08-04-2001, 09:13 PM
I have used both in my machining centers and I prefer the synthetic because it is cleaner. I machine almost any kind of material you can think of and do not have any problems with performance. You will probably not see any appreciable difference for one material to the next unless you are running very high production. There are as many opinions on coolants as there are manufacturers.
Synthetics do get "funky" mainly from bacteria feeding on tramp oils off of the ways. I have never heard of any coolants causing damage to pumps when mixed correctly. I have seen the synthetics remove paint from the machines because of the their high alkalinity. The soluable oils however can clog lines after long exposure. The synthetics tend to reject tramp oils better allowing for easy skimming.
The ultimate coolant is straight cutting oil the screw machine shops used untill the EPA made it to costly to dispose of.
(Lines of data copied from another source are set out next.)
## src/rtl/fifo_rd_packer_if.sv

```systemverilog
// Bundle of the FIFO read port, the packed output stream and the flush
// handshake of fifo_rd_packer. The packer uses the master modport; whatever
// sits around it (FIFO plus downstream consumer) uses the slave modport.
interface fifo_rd_packer_if #(
    parameter int DATA_WIDTH = 8,
    parameter int RATIO      = 4
);
    logic                        fifo_empty;
    logic                        fifo_rd_en;
    logic [DATA_WIDTH-1:0]       fifo_rd_data;
    logic                        flush;
    logic                        m_valid;
    logic                        m_ready;
    logic [RATIO*DATA_WIDTH-1:0] m_data;
    logic [RATIO-1:0]            m_keep;
    logic                        m_last;
    logic                        flush_done;

    modport master (
        input  fifo_empty, fifo_rd_data, flush, m_ready,
        output fifo_rd_en, m_valid, m_data, m_keep, m_last, flush_done
    );

    modport slave (
        output fifo_empty, fifo_rd_data, flush, m_ready,
        input  fifo_rd_en, m_valid, m_data, m_keep, m_last, flush_done
    );
endinterface

```

## src/rtl/fifo_rd_packer.sv

```systemverilog
// Read-side packer: pops DATA_WIDTH words from a FIFO with 1-cycle read
// latency, packs RATIO of them into one beat on a valid/ready stream, and
// on a flush pulse pushes out whatever partial beat is accumulated.
module fifo_rd_packer #(
    parameter int DATA_WIDTH = 8,
    parameter int RATIO      = 4
) (
    input  logic               rd_clk,
    input  logic               rst,
    fifo_rd_packer_if.master   bus
);
    localparam int CW = $clog2(RATIO + 1);
    localparam int LW = $clog2(RATIO);
    localparam logic [CW:0]   RATIO_X = (CW + 1)'(RATIO);
    localparam logic [CW-1:0] RATIO_C = CW'(RATIO);

    localparam logic [1:0] ST_RUN     = 2'd0;
    localparam logic [1:0] ST_FL_WAIT = 2'd1;
    localparam logic [1:0] ST_FL_EMIT = 2'd2;

    logic [1:0]                  state_reg;
    logic [1:0]                  state_next;
    logic [CW-1:0]               cnt_reg;
    logic                        pop_d_reg;
    logic [DATA_WIDTH-1:0]       acc_reg [RATIO];
    logic                        m_valid_reg;
    logic [RATIO*DATA_WIDTH-1:0] m_data_reg;
    logic [RATIO-1:0]            m_keep_reg;
    logic                        m_last_reg;
    logic                        flush_done_reg;
    logic                        flush_done_next;

    logic                        out_free;
    logic                        xfer;
    logic                        emit;
    logic                        fill_ok;
    logic                        pop;
    logic [RATIO-1:0]            lane_mask;
    logic [RATIO*DATA_WIDTH-1:0] packed_beat;

    // The output register can take a new beat when empty or being drained.
    assign out_free = !m_valid_reg || bus.m_ready;
    // Full beat handover only happens in normal running; a flush emits its
    // own beat from FL_EMIT (which also covers a full accumulator).
    assign xfer     = (state_reg == ST_RUN) && (cnt_reg == RATIO_C) && out_free;
    assign emit     = (state_reg == ST_FL_EMIT) && out_free;
    // Counting the in-flight word keeps the lane index below RATIO.
    assign fill_ok  = ({1'b0, cnt_reg} + {{CW{1'b0}}, pop_d_reg}) < RATIO_X;
    // Gated by rst as well so no word is popped and lost while in reset.
    assign pop      = !rst && !bus.fifo_empty && (state_reg == ST_RUN) &&
                      !bus.flush && (fill_ok || xfer);

    assign bus.fifo_rd_en = pop;
    assign bus.m_valid    = m_valid_reg;
    assign bus.m_data     = m_data_reg;
    assign bus.m_keep     = m_keep_reg;
    assign bus.m_last     = m_last_reg;
    assign bus.flush_done = flush_done_reg;

    // Lanes below cnt hold real data; the rest are zeroed and unkept. With
    // cnt == RATIO this yields the full beat with an all-ones keep.
    generate
        for (genvar gi = 0; gi < RATIO; gi++) begin : g_lane
            assign lane_mask[gi] = cnt_reg > CW'(gi);
            assign packed_beat[gi*DATA_WIDTH +: DATA_WIDTH] =
                lane_mask[gi] ? acc_reg[gi] : '0;
        end
    endgenerate

    // Flush sequencing: wait for the in-flight word, then emit or finish.
    always_comb begin
        state_next      = state_reg;
        flush_done_next = 1'b0;
        case (state_reg)
            ST_RUN: begin
                if (bus.flush) state_next = ST_FL_WAIT;
            end
            ST_FL_WAIT: begin
                if (!pop_d_reg) begin
                    if (cnt_reg == '0) begin
                        state_next      = ST_RUN;
                        flush_done_next = 1'b1;
                    end else begin
                        state_next = ST_FL_EMIT;
                    end
                end
            end
            ST_FL_EMIT: begin
                if (out_free) begin
                    state_next      = ST_RUN;
                    flush_done_next = 1'b1;
                end
            end
            default: state_next = ST_RUN;
        endcase
    end

    // Word capture into the accumulator lane selected by the fill count.
    always_ff @(posedge rd_clk) begin
        if (pop_d_reg) acc_reg[cnt_reg[LW-1:0]] <= bus.fifo_rd_data;
    end

    // Control state, fill count and the output register.
    always_ff @(posedge rd_clk) begin
        if (rst) begin
            state_reg      <= ST_RUN;
            cnt_reg        <= '0;
            pop_d_reg      <= 1'b0;
            m_valid_reg    <= 1'b0;
            m_data_reg     <= '0;
            m_keep_reg     <= '0;
            m_last_reg     <= 1'b0;
            flush_done_reg <= 1'b0;
        end else begin
            state_reg      <= state_next;
            pop_d_reg      <= pop;
            flush_done_reg <= flush_done_next;
            if (xfer || emit) begin
                cnt_reg <= '0;
            end else if (pop_d_reg) begin
                cnt_reg <= cnt_reg + CW'(1);
            end
            if (xfer || emit) begin
                m_valid_reg <= 1'b1;
                m_data_reg  <= packed_beat;
                m_keep_reg  <= lane_mask;
                m_last_reg  <= emit;
            end else if (bus.m_ready) begin
                m_valid_reg <= 1'b0;
            end
        end
    end
endmodule

```

## src/flat_wrapper.sv

```systemverilog
// flat-port wrapper written by rule: the top's interface ports become plain ports
module fifo_rd_packer_flat 
#(
    parameter int DATA_WIDTH = 8,
    parameter int RATIO      = 4
)
  (rd_clk, rst, bus_fifo_empty, bus_fifo_rd_data, bus_flush, bus_m_ready, bus_fifo_rd_en, bus_m_valid, bus_m_data, bus_m_keep, bus_m_last, bus_flush_done);
  fifo_rd_packer_if #(.DATA_WIDTH(DATA_WIDTH), .RATIO(RATIO)) bus_i ();
  input  logic rd_clk;
  input  logic rst;
  input wire logic [$bits(bus_i.fifo_empty)-1:0] bus_fifo_empty;
  input wire logic [$bits(bus_i.fifo_rd_data)-1:0] bus_fifo_rd_data;
  input wire logic [$bits(bus_i.flush)-1:0] bus_flush;
  input wire logic [$bits(bus_i.m_ready)-1:0] bus_m_ready;
  output wire logic [$bits(bus_i.fifo_rd_en)-1:0] bus_fifo_rd_en;
  output wire logic [$bits(bus_i.m_valid)-1:0] bus_m_valid;
  output wire logic [$bits(bus_i.m_data)-1:0] bus_m_data;
  output wire logic [$bits(bus_i.m_keep)-1:0] bus_m_keep;
  output wire logic [$bits(bus_i.m_last)-1:0] bus_m_last;
  output wire logic [$bits(bus_i.flush_done)-1:0] bus_flush_done;
  assign bus_i.fifo_empty = bus_fifo_empty;
  assign bus_i.fifo_rd_data = bus_fifo_rd_data;
  assign bus_i.flush = bus_flush;
  assign bus_i.m_ready = bus_m_ready;
  assign bus_fifo_rd_en = bus_i.fifo_rd_en;
  assign bus_m_valid = bus_i.m_valid;
  assign bus_m_data = bus_i.m_data;
  assign bus_m_keep = bus_i.m_keep;
  assign bus_m_last = bus_i.m_last;
  assign bus_flush_done = bus_i.flush_done;
  fifo_rd_packer #(.DATA_WIDTH(DATA_WIDTH), .RATIO(RATIO)) u_core (.rd_clk(rd_clk), .rst(rst), .bus(bus_i));
endmodule
```

## config.mk

```make
export PLATFORM = sky130hd
export DESIGN_NAME = fifo_rd_packer_flat
export DESIGN_NICKNAME = d
export VERILOG_FILES = /design/src/rtl/fifo_rd_packer_if.sv /design/src/rtl/fifo_rd_packer.sv /design/src/flat_wrapper.sv
export SDC_FILE = /design/constraint.sdc
export NUM_CORES = 1
export LEC_CHECK = 0
export CORE_MARGIN = 8
export CORE_UTILIZATION = 31
export CTS_CLUSTER_SIZE = 14
export DETAILED_ROUTE_END_ITERATION = 10
export PLACE_DENSITY = 0.65
export SKIP_CTS_REPAIR_TIMING = 1
export SKIP_LAST_GASP = 1
export SYNTH_ARGS = -nofsm -noshare
export SYNTH_HDL_FRONTEND = slang
export SYNTH_SLANG_ARGS = --single-unit
```

## constraint.sdc

```tcl
create_clock -name rd_clk -period 1.6 [get_ports rd_clk]
set_input_delay 0.24 -clock rd_clk [delete_from_list [all_inputs] [get_ports rd_clk]]
set_output_delay 0.24 -clock rd_clk [all_outputs]
set_load 0.005 [all_outputs]
```

==> results.yml <==
global_route:
  grt_first_pass_wirelength_mm: 10.8
  grtUsageTotal: 0.107
  overflow: 0
  grt_max_degree: 45
  grt_pass1_vias: 2182
  antenna_found_initial: 0
layout:
  drive_gt1_frac: 0.209
  finish.utilization: 0.445
  final_cell_mix: "clkdlybuf4s50_1, dfxtp_1, nand2_1"
  final_common_cell: "clkdlybuf4s50_1"
  finalNetCount: 366
  design_area_mm2: 0.00405
  area.growth.synth_to_final_pct: 40.8
  antenna_cells: 0
detailed_routing:
  drt-vias-per-instance: 4.77
  dr.pass1.iters: 4
  drt_iter0_markers: 80
  vias: 2194
  wirelength_mm: 6.94
  route.detailed.drc: 0
  ant_nets: 0
  wl_per_cell_um: 15.1
worst_setup_path:
  path_class: "register to primary output"
  startpoint_type: "register"
  cp_max_fo: 5
  crit_arrival_ns: 1.40
  end_kind: "primary output"
  cp.required_ns: 1.36
logic_synthesis:
  synthAdderAreaFrac: 0.0391
  ys_ff_latch: 77
  synthDistinctLibCells: 31
  yosys.area_share.xor_xnor: 0.00304
  synth_top_family_by_area: "simple AND/OR/NAND/NOR gates"
  synth_seq_area_share: 0.647
  avgSynthCellArea_um2: 10.9
  yosys_warnings: 0
  synthCells: 264
  synth-compound-area-share: 0.110
  syn_nets: 286
  synth_area_mm2: 0.00288
  synth-simple-area-share: 0.156
  synth_mux_area_frac: 0.00695
placement:
  placed_cell_area_mm2: 0.00366
  globalplace.congestion: 0.809
  place_hpwl_mm: 4.79
  numPortBuffers: 52
cts:
  cts.clk_slew.worst_paths_ns: 0.09
  cts_made_buffers: 9
  clock_sinks: 77
  h-tree-depth: 3
  clkLatencyLatePin_ns: 0.35
  clk_path_buf_depth: 2
  cts_tree: "built"
  clock_tree.root_cell: "clkbuf_8"
timing:
  setup_viol: 16
  worst_pin_slew_ns: 0.518
  fin_crit_sh: 1.02
  final.setup.worst_slack_ns: -0.0385
  slew_headroom: 0.655
  drv_slew: 0
  rsz0062_at_grt: "true"
  period_minus_slack_ns: 1.64
  fin_skew_ns: 0.0131
  hold_viol_final: 0
  fmax_mhz: 610
floorplan:
  initial_utilization: 0.316
  num_rows: 35
  core_mm2: 0.00911
  dieHeight_um: 112
  dieArea_mm2: 0.0126
  fp.dieW_um: 112
  io_pins: 53
pwr:
  powerDensity_mw_per_mm2: 973
  peakVddDrop_mv: 0.385
  p_leak_nw: 1.38
status:
  violations: "setup timing"
  status: "complete, but fails checks"
min_path:
  hold_class: "register to register"
flow_run:
  max-cap-violations: 0
worst max-delay path, cell delays in order, from the launching register on:
cell and delay, ns:
dfxtp_2 0.33, inv_2 0.08, ha_4 0.16, nand4_1 0.18, a21oi_2 0.19, buf_2 0.12
through the flow:
| stage | instances | setup WS, ns | hold slack [ns] | setup TNS [ns] | total power (W) |
|---|---|---|---|---|---|
| final | 460 | -0.0385 | 0.455 | -0.212 | 0.00395 |
| after global routing | 460 | -0.168 | 0.481 | -2.77 | 0.00410 |
| after CTS | 452 | -0.542 | 0.456 | -0.982 | 0.00391 |
| after detailed placement | 436 | -0.376 | 0.446 | -0.654 | 0.00247 |
| after global placement | 436 | -0.374 | 0.439 | -0.374 | 0.00246 |
| after floorplan | 264 | 0.0245 | 0.339 | 0 | 0.00230 |
power by group:
part           internal, W  switching [W]  total [W]
Combinational     0.000190       0.000208   0.000398
Sequential         0.00207      0.0000155    0.00209
Clock             0.000735       0.000725    0.00146
path summary, 6_finish.rpt:
check | from | end | slack [ns] | cells after the start
worst max-delay path | u_core.cnt_reg[1]$_SDFFE_PP0P_ | bus_fifo_rd_en | -0.04 | 5
worst min register to register | u_core.bus.m_data[11]$_SDFFE_PP0P_ | u_core.bus.m_data[11]$_SDFFE_PP0P_ | 0.46 | 2
worst min-delay path | u_core.bus.m_data[11]$_SDFFE_PP0P_ | u_core.bus.m_data[11]$_SDFFE_PP0P_ | 0.46 | 2
worst max register to register | u_core.state_reg[0]$_SDFFE_PP0P_ | u_core.bus.m_data[17]$_SDFFE_PP0P_ | -0.02 | 9
cell families after synthesis:
family | Yosys count
buffers and inverters | 21
XOR/XNOR | 1
AND/OR/NAND/NOR | 99
flip-flops | 77
adder cells (fa/ha/maj) | 9
multiplexers | 2
AO/OA/AOI/OAI | 55
final cells by class:
type	count	area [µm²]
Clock inverter	6	71.3
Clock buffer	10	128
Timing Repair Buffer	85	817
Fill cell	864	5060
Multi-Input combinational cell	166	1010
Sequential cell	77	1860
Inverter	5	18.8
Tap cell	111	139
synthesized netlist by cell type:
cell type / instances / share of area
xnor2_1: 1 / 0.0030
mux2i_1: 2 / 0.0070
o21ai_0: 8 / 0.014
nand2_1: 38 / 0.050
and2_1: 4 / 0.0087
a31oi_1: 1 / 0.0022
clkbuf_1: 7 / 0.0091
dfxtp_1: 45 / 0.31
nor2_1: 19 / 0.025
nand4_1: 1 / 0.0022
buf_2: 4 / 0.0070
a32oi_1: 2 / 0.0061
nor3b_1: 1 / 0.0026
ha_1: 9 / 0.039
a21oi_1: 31 / 0.054
nor2_4: 1 / 0.0039
nor2b_1: 2 / 0.0043
nor3_1: 4 / 0.0070
nand2b_1: 2 / 0.0043
a221o_1: 1 / 0.0035
a22oi_1: 1 / 0.0026
nor2b_2: 1 / 0.0030
edfxtp_1: 32 / 0.33
a2111oi_1: 1 / 0.0035
buf_4: 3 / 0.0078
o21a_1: 8 / 0.021
or2_1: 1 / 0.0022
inv_1: 5 / 0.0065
o21ai_1: 2 / 0.0035
buf_6: 2 / 0.0078
nand3_1: 25 / 0.043
routing by layer:
| metal | routed length (µm) | vias up | share of wire | global-route usage |
|---|---|---|---|---|
| met1 | 2990 | 1062 | 0.43 | 0.129 |
| met5 | 0 | - | 0 | 0 |
| met2 | 3460 | 46 | 0.50 | 0.173 |
| met3 | 397 | 11 | 0.057 | 0.0317 |
| met4 | 91 | 0 | 0.013 | 0.0513 |
| li1 | - | 1075 | - | - |
Power figures use the tool's default switching activity.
IMO try both and use the one you think is best. You may also try a mist cooler which is extremly effective on smaller machines like found in the home shop.
08-04-2001, 09:48 PM
The problem with mist coolers is is smokes up the joint.
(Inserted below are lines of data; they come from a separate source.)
**src/rtl/rr_arbiter8_pkg.sv**
```systemverilog
// Shared definitions for the eight-way round-robin arbiter: sizes and FSM encoding.
package rr_arbiter8_pkg;

  localparam int unsigned NUM_REQ = 8;
  localparam int unsigned IDX_W   = 3;

  typedef enum logic [0:0] {
    StIdle,
    StGrant
  } arb_state_e;

endpackage

```
**src/rtl/rr_arbiter8_if.sv**
```systemverilog
// Request/grant bundle between the requesters (master) and the arbiter (slave).
interface rr_arbiter8_if;
  import rr_arbiter8_pkg::*;

  logic [NUM_REQ-1:0] req;
  logic               done;
  logic [NUM_REQ-1:0] gnt;
  logic [IDX_W-1:0]   gnt_idx;
  logic               gnt_valid;
  logic               timeout;

  modport master (
    output req,
    output done,
    input  gnt,
    input  gnt_idx,
    input  gnt_valid,
    input  timeout
  );

  modport slave (
    input  req,
    input  done,
    output gnt,
    output gnt_idx,
    output gnt_valid,
    output timeout
  );

endinterface

```
**src/rtl/rr_arbiter8_decoder3to8.sv**
```systemverilog
// 3-to-8 one-hot decoder with enable; all-zero output when disabled.
module rr_arbiter8_decoder3to8
  import rr_arbiter8_pkg::*;
(
  input  logic               i_en,
  input  logic [IDX_W-1:0]   i_idx,
  output logic [NUM_REQ-1:0] o_onehot
);

  always_comb begin
    o_onehot = '0;
    if (i_en) begin
      o_onehot[i_idx] = 1'b1;
    end
  end

endmodule

```
**src/rtl/rr_arbiter8.sv**
```systemverilog
// Eight-requester round-robin arbiter with a registered winner index, a rotating
// fairness pointer and an optional maximum hold time per grant.
module rr_arbiter8
  import rr_arbiter8_pkg::*;
#(
  parameter int unsigned MAX_HOLD = 16,
  parameter int unsigned CNT_W    = 5
) (
  input  logic          clk,
  input  logic          rst_n,
  rr_arbiter8_if.slave  bus
);

  if ((64'd1 << CNT_W) <= 64'(MAX_HOLD)) begin : g_bad_cnt_w
    $error("rr_arbiter8: CNT_W too narrow for MAX_HOLD");
  end

  localparam logic [CNT_W-1:0] HoldLimit = CNT_W'(MAX_HOLD);
  localparam logic [CNT_W-1:0] CntSat    = {CNT_W{1'b1}};

  // First set request bit scanning ptr, ptr+1, ... ptr+7 (mod 8).
  function automatic logic [IDX_W-1:0] rr_pick(input logic [NUM_REQ-1:0] req,
                                               input logic [IDX_W-1:0]   ptr);
    logic [IDX_W-1:0] idx;
    logic             found;
    rr_pick = ptr;
    found   = 1'b0;
    for (int i = 0; i < NUM_REQ; i++) begin
      idx = ptr + IDX_W'(i);
      if (!found && req[idx]) begin
        rr_pick = idx;
        found   = 1'b1;
      end
    end
  endfunction

  arb_state_e       r_state;
  arb_state_e       w_state_d;
  logic [IDX_W-1:0] r_idx;
  logic [IDX_W-1:0] w_idx_d;
  logic [IDX_W-1:0] r_ptr;
  logic [IDX_W-1:0] w_ptr_d;
  logic [CNT_W-1:0] r_hold_cnt;
  logic [CNT_W-1:0] w_hold_cnt_d;
  logic             r_timeout;
  logic             w_timeout_d;

  logic [IDX_W-1:0]   w_pick;
  logic               w_rel_normal;
  logic               w_rel_tmo;
  logic               w_valid;
  logic [NUM_REQ-1:0] w_gnt;

  assign w_pick       = rr_pick(bus.req, r_ptr);
  assign w_rel_normal = bus.done || !bus.req[r_idx];
  assign w_rel_tmo    = (MAX_HOLD != 0) && (r_hold_cnt == HoldLimit);
  assign w_valid      = (r_state == StGrant);

  always_comb begin
    w_state_d    = r_state;
    w_idx_d      = r_idx;
    w_ptr_d      = r_ptr;
    w_hold_cnt_d = r_hold_cnt;
    w_timeout_d  = 1'b0;
    unique case (r_state)
      StIdle: begin
        if (|bus.req) begin
          w_state_d    = StGrant;
          w_idx_d      = w_pick;
          w_hold_cnt_d = CNT_W'(1);
        end
      end
      StGrant: begin
        if (w_rel_normal || w_rel_tmo) begin
          w_state_d    = StIdle;
          w_ptr_d      = r_idx + IDX_W'(1);
          w_hold_cnt_d = '0;
          // A normal release wins over a coincident hold expiry.
          w_timeout_d  = !w_rel_normal;
        end else if (r_hold_cnt != CntSat) begin
          w_hold_cnt_d = r_hold_cnt + CNT_W'(1);
        end
      end
      default: begin
        w_state_d = StIdle;
      end
    endcase
  end

  always_ff @(posedge clk or negedge rst_n) begin
    if (!rst_n) begin
      r_state    <= StIdle;
      r_idx      <= '0;
      r_ptr      <= '0;
      r_hold_cnt <= '0;
      r_timeout  <= 1'b0;
    end else begin
      r_state    <= w_state_d;
      r_idx      <= w_idx_d;
      r_ptr      <= w_ptr_d;
      r_hold_cnt <= w_hold_cnt_d;
      r_timeout  <= w_timeout_d;
    end
  end

  rr_arbiter8_decoder3to8 u_dec (
    .i_en     (w_valid),
    .i_idx    (r_idx),
    .o_onehot (w_gnt)
  );

  assign bus.gnt       = w_gnt;
  assign bus.gnt_idx   = r_idx;
  assign bus.gnt_valid = w_valid;
  assign bus.timeout   = r_timeout;

  a_gnt_onehot: assert property (@(posedge clk) disable iff (!rst_n) $onehot0(bus.gnt));
  a_tmo_idle:   assert property (@(posedge clk) disable iff (!rst_n)
                                 bus.timeout |-> !bus.gnt_valid);

endmodule

```
**src/flat_wrapper.sv**
```systemverilog
// flat-port wrapper written by rule: the top's interface ports become plain ports
module rr_arbiter8_flat import rr_arbiter8_pkg::*;
#(
  parameter int unsigned MAX_HOLD = 16,
  parameter int unsigned CNT_W    = 5
)
  (clk, rst_n, bus_req, bus_done, bus_gnt, bus_gnt_idx, bus_gnt_valid, bus_timeout);
  rr_arbiter8_if bus_i ();
  input  logic clk;
  input  logic rst_n;
  input wire logic [$bits(bus_i.req)-1:0] bus_req;
  input wire logic [$bits(bus_i.done)-1:0] bus_done;
  output wire logic [$bits(bus_i.gnt)-1:0] bus_gnt;
  output wire logic [$bits(bus_i.gnt_idx)-1:0] bus_gnt_idx;
  output wire logic [$bits(bus_i.gnt_valid)-1:0] bus_gnt_valid;
  output wire logic [$bits(bus_i.timeout)-1:0] bus_timeout;
  assign bus_i.req = bus_req;
  assign bus_i.done = bus_done;
  assign bus_gnt = bus_i.gnt;
  assign bus_gnt_idx = bus_i.gnt_idx;
  assign bus_gnt_valid = bus_i.gnt_valid;
  assign bus_timeout = bus_i.timeout;
  rr_arbiter8 #(.MAX_HOLD(MAX_HOLD), .CNT_W(CNT_W)) u_core (.clk(clk), .rst_n(rst_n), .bus(bus_i));
endmodule
```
I remember working in shops that looked like downtown L.A. on a hot summer day it was so smoggy.
My mill uncharacteristically has a large sheet metal drip tray around the periphery as well as hoses from the tapped rear table holes to drain it all.
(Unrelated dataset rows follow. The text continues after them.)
===== src/rtl/slack_update.sv =====
// ADMM slack step: clamp(u+y) and clamp(x+g) per element, one element per lane per cycle.
// Latency: N cycles after the accept edge, then one DONE cycle; start is ignored while busy.
module slack_update #(
  parameter int STATE_DIM   = 6,
  parameter int CONTROL_DIM = 12,
  parameter int W           = 16
) (
  input  logic                            clk,
  input  logic                            reset,
  input  logic                            start,
  input  logic [STATE_DIM-1:0][W-1:0]     u_k,
  input  logic [STATE_DIM-1:0][W-1:0]     y_k,
  input  logic [CONTROL_DIM-1:0][W-1:0]   x_k,
  input  logic [CONTROL_DIM-1:0][W-1:0]   g_k,
  input  logic [W-1:0]                    u_min,
  input  logic [W-1:0]                    u_max,
  input  logic [W-1:0]                    x_min,
  input  logic [W-1:0]                    x_max,
  output logic [STATE_DIM-1:0][W-1:0]     z_out,
  output logic [CONTROL_DIM-1:0][W-1:0]   v_out,
  output logic                            busy,
  output logic                            done
);

  localparam int N  = (STATE_DIM > CONTROL_DIM) ? STATE_DIM : CONTROL_DIM;
  localparam int IW = $clog2(N + 1);
  localparam logic [IW-1:0] LAST_IDX = IW'(N - 1);

  typedef enum logic [1:0] {S_IDLE, S_RUN, S_DONE} state_t;

  state_t                          r_state;
  state_t                          w_next_state;
  logic [IW-1:0]                   r_idx;
  logic [STATE_DIM-1:0][W-1:0]     r_u;
  logic [STATE_DIM-1:0][W-1:0]     r_y;
  logic [CONTROL_DIM-1:0][W-1:0]   r_x;
  logic [CONTROL_DIM-1:0][W-1:0]   r_g;
  logic [W-1:0]                    r_u_min;
  logic [W-1:0]                    r_u_max;
  logic [W-1:0]                    r_x_min;
  logic [W-1:0]                    r_x_max;
  logic [W-1:0]                    w_u_sel;
  logic [W-1:0]                    w_y_sel;
  logic [W-1:0]                    w_x_sel;
  logic [W-1:0]                    w_g_sel;
  logic [W-1:0]                    w_z_res;
  logic [W-1:0]                    w_v_res;
  logic                            w_accept;

  // One extra sum bit keeps the add from wrapping before the bound compare.
  function automatic logic [W-1:0] clamp_add(input logic [W-1:0] a, input logic [W-1:0] b,
                                             input logic [W-1:0] lo, input logic [W-1:0] hi);
    logic signed [W:0] sum;
    sum = $signed({a[W-1], a}) + $signed({b[W-1], b});
    if (sum < $signed({lo[W-1], lo}))      return lo;
    else if (sum > $signed({hi[W-1], hi})) return hi;
    else                                   return sum[W-1:0];
  endfunction

  always_comb begin
    w_u_sel = '0;
    w_y_sel = '0;
    w_x_sel = '0;
    w_g_sel = '0;
    for (int i = 0; i < STATE_DIM; i++) begin
      if (r_idx == IW'(i)) begin
        w_u_sel = r_u[i];
        w_y_sel = r_y[i];
      end
    end
    for (int i = 0; i < CONTROL_DIM; i++) begin
      if (r_idx == IW'(i)) begin
        w_x_sel = r_x[i];
        w_g_sel = r_g[i];
      end
    end
  end

  assign w_z_res  = clamp_add(w_u_sel, w_y_sel, r_u_min, r_u_max);
  assign w_v_res  = clamp_add(w_x_sel, w_g_sel, r_x_min, r_x_max);
  assign w_accept = (r_state == S_IDLE) && start;

  always_comb begin
    w_next_state = r_state;
    busy         = 1'b0;
    done         = 1'b0;
    case (r_state)
      S_IDLE: if (start) w_next_state = S_RUN;
      S_RUN: begin
        busy = 1'b1;
        if (r_idx == LAST_IDX) w_next_state = S_DONE;
      end
      S_DONE: begin
        busy         = 1'b1;
        done         = 1'b1;
        w_next_state = S_IDLE;
      end
      default: w_next_state = S_IDLE;
    endcase
  end

  always_ff @(posedge clk or negedge reset) begin
    if (!reset) begin
      r_state <= S_IDLE;
      r_idx   <= '0;
    end else begin
      r_state <= w_next_state;
      if (w_accept)                r_idx <= '0;
      else if (r_state == S_RUN)   r_idx <= r_idx + IW'(1);
    end
  end

  always_ff @(posedge clk or negedge reset) begin
    if (!reset) begin
      r_u     <= '0;
      r_y     <= '0;
      r_x     <= '0;
      r_g     <= '0;
      r_u_min <= '0;
      r_u_max <= '0;
      r_x_min <= '0;
      r_x_max <= '0;
    end else if (w_accept) begin
      r_u     <= u_k;
      r_y     <= y_k;
      r_x     <= x_k;
      r_g     <= g_k;
      r_u_min <= u_min;
      r_u_max <= u_max;
      r_x_min <= x_min;
      r_x_max <= x_max;
    end
  end

  always_ff @(posedge clk or negedge reset) begin
    if (!reset) begin
      z_out <= '0;
      v_out <= '0;
    end else if (r_state == S_RUN) begin
      for (int i = 0; i < STATE_DIM; i++) begin
        if (r_idx == IW'(i)) z_out[i] <= w_z_res;
      end
      for (int i = 0; i < CONTROL_DIM; i++) begin
        if (r_idx == IW'(i)) v_out[i] <= w_v_res;
      end
    end
  end

endmodule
I like the idea of water soluable, since it seems a little less greasy and is easier to wipe off, but since both the lathe and the mill have internal sumnps and pumps, there doesn't seem to be an easy way to set up a dinky tramp oil skimmer, and it would require power anyway.
I see ads for sulfur and non-sulfur based regular oils, maybe I will go that route.
That is what we used to use our little Hardinge second operation turret lathes...man did I like that thing...I used to be able to run circles around the guys on regular lathes on 8 parts or more...
08-05-2001, 12:46 AM
I have some big machines I don't use very often and I don't want to put somthing in the coolant system that will go bad.I have lots of drain oil from various equipment- mostly engine some hydrolic. Would that work for cutting oil in the coolant system?
On mist cooling....
If the shop is getting fogged up, the mist is set WAY too high. I've got a Bijur FLuidFlex, and according to their way of thinking there should be NO visible mist. The cooling comes from the refrigeration effect of the coolant evaporating into the airstream, and the toolbit really gets cooled by the cold air. If there is any residual mist, it should be no more than can be evaporated by the heat of the toolbit.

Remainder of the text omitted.